The rain pattered on her shoulders, dripping cold onto her scalp. What a wasted fucking afternoon, and she’d have to stay in the office on Monday morning to return the chitties favor to JT.

Paddy looked down the wet garden, wondering where she could find a phone box to call for the taxi home. Mount Florida was a long way from George Square and farther yet from Eastfield. She could have spent the afternoon at home, in the garage, with the fire on, reading a book or something, warm and alone. She was imagining herself in the big armchair drinking tea when she heard a gasp followed by another loud breath. Mrs. Thillingly was still on the other side of the door, her sobs escalating.

“Look, I’m sorry,” Paddy told the door. “I’m sorry about Mark. Everyone I’ve spoken to about Mark says he couldn’t have hurt her. Mrs. Thillingly?”

After a pause Paddy heard a soft voice. “Diana. Call me Diana. Who did you speak to?”

“The Amnesty people in George Square. Diana, are you all alone in there?”

There was a loud sniff. “Yeah.”

“Should you be alone?”

Diana sniffed again. “Dunno.”

“Please… can I come in and talk to you?”

The lock slid back and the door opened wide into a neat hall. A muggy warmth floated out to caress her face, contrasting with the cold of the day.

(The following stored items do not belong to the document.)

$ cat src/sv/spq_pkg.sv
// Shared types and codes for the sorted priority queue.
// No dependencies; imported by spq_cell and sorted_priority_queue.
package spq_pkg;

  localparam int DataW = 32;
  localparam int PrioW = 16;
  localparam int OccW  = 5;

  typedef enum logic {
    CMD_ENQ = 1'b0,
    CMD_DEQ = 1'b1
  } cmd_t;

  typedef enum logic [1:0] {
    ST_OK        = 2'd0,
    ST_OVERFLOW  = 2'd1,
    ST_UNDERFLOW = 2'd2
  } status_t;

  typedef struct packed {
    logic signed [DataW-1:0] data;
    logic signed [PrioW-1:0] prio;
  } entry_t;

  typedef struct packed {
    logic   enq;
    logic   deq;
    entry_t ent;
  } spq_ctl_t;

endpackage
### src/sleep_timer_wakeup_table_core_macros.svh
// Assertion macros used by the sleep timer wake-up table back end (stwt_back).
// Each macro samples on clk and is disabled while arst_n is low.
`ifndef SLEEP_TIMER_WAKEUP_TABLE_CORE_MACROS_SVH
`define SLEEP_TIMER_WAKEUP_TABLE_CORE_MACROS_SVH

// condition must hold at every edge
`define STWT_ASSERT(lbl, cond, msg) \
	lbl: assert property (@(posedge clk) disable iff (!arst_n) (cond)) else $error(msg);

// ante in one cycle implies cons in the next
`define STWT_ASSERT_NEXT(lbl, ante, cons, msg) \
	lbl: assert property (@(posedge clk) disable iff (!arst_n) (ante) |=> (cons)) else $error(msg);

`endif

### src/stwt_pkg.sv
// Package for the sleep timer wake-up table: sizes, codes and payload types.
// Used by stwt_front, stwt_back and sleep_timer_wakeup_table_core.
package stwt_pkg;

	localparam int ENTRIES = 16;
	localparam int IDX_W   = (ENTRIES > 1) ? $clog2(ENTRIES) : 1;
	localparam int CNT_W   = $clog2(ENTRIES + 1);

	localparam int QDEPTH  = 2;
	localparam int QPTR_W  = (QDEPTH > 1) ? $clog2(QDEPTH) : 1;
	localparam int QCNT_W  = $clog2(QDEPTH + 1);

	localparam logic       FUNC_SLEEP  = 1'b0;
	localparam logic       FUNC_TICK   = 1'b1;

	localparam logic [1:0] KIND_WOKEN  = 2'd0;
	localparam logic [1:0] KIND_STATUS = 2'd1;
	localparam logic [1:0] KIND_ACCEPT = 2'd2;
	localparam logic [1:0] KIND_FULL   = 2'd3;

	localparam logic [1:0] MODE_RR     = 2'd1;
	localparam logic [1:0] MODE_PRIO   = 2'd2;

	typedef struct packed {
		logic        func;
		logic [7:0]  thread_id;
		logic [15:0] sleep_ticks;
		logic        cpu_idle;
		logic        other_pending;
	} in_item_t;

	typedef struct packed {
		logic [1:0] kind;
		logic [7:0] woken_id;
		logic       yield_request;
		logic       disable_timer;
		logic       last;
	} out_item_t;

	typedef enum logic {
		OP_SLEEP = 1'b0,
		OP_TICK  = 1'b1
	} op_t;

	typedef struct packed {
		op_t         op;
		logic [7:0]  thread_id;
		logic [15:0] sleep_ticks;
		logic        cpu_idle;
		logic        other_pending;
	} cmd_t;

	typedef struct packed {
		logic valid;
		cmd_t cmd;
	} q_head_t;

endpackage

Diana turned and walked off down the hall, padding along the carpet in her bare feet. She had the build of a child, slim-hipped and thin-ankled, wearing capri pants and a man’s gray V-neck sweater that swamped her and hung over her fingertips. She flapped her hands behind her as she walked, hurrying away from the woman she had just let into her house.

Paddy pushed the door open with her fingertips and stepped inside, shutting the door behind her. The house was overheated, the air thick with fiber and dust motes from new carpets. The long hallway was papered in pink and gray, with two matching paper borders at hip and head level that made it seem even more narrow. At the far end a doorway led into a kitchen awash with gray outdoor light.

Paddy walked toward it, listening for sniffs and clues that Diana was in there. She heard the fizz of a match striking and her throat tightened with yearning for a harsh, scratchy cigarette.

The kitchen was a later addition to the little thirties house. It was a big room plonked on the back so that the kitchen cupboards ran underneath what was once the outside wall. At the end of the extension was a glass box with a sloping roof, overlooking a large back garden and concrete patio.

Diana was sitting at a dining table in the middle of the glass shed, puffing on a cigarette without inhaling. The tabletop debris suggested she had been sitting there for hours. A blue glass ashtray on the table had been emptied but not washed, and a recently crumpled cigarette, only half smoked and smoldering, lay facedown. A navy-and-gold packet of Rothmans sat next to a very dirty white coffee mug which Diana was clutching, the rim marred with dried brown drips.

Shedding her good coat and leaving it on the empty worktop, Paddy took a seat on the other side of the table. Diana exhaled and, even through the scent of cigarette smoke, Paddy could smell the sharp edge of the brandy in the coffee. Diana was as pissed as a tramp at a whisky tasting.

“I’ve kind of been here all day.” She took a fresh cigarette from the packet and lit it with a match. “Watching the garden. Mark’s parents owned this house. His mother left it to him a few years ago. That’s why the garden’s so well established. He didn’t want to change a thing.”

Paddy looked out at the small lawn bordered by bushes heavy with globe flowers in purple and red. She hardly knew enough about nature to differentiate an oak tree from a spider plant. “Those flowers are nice. The round ones on the bushes-they look like Christmas decorations.”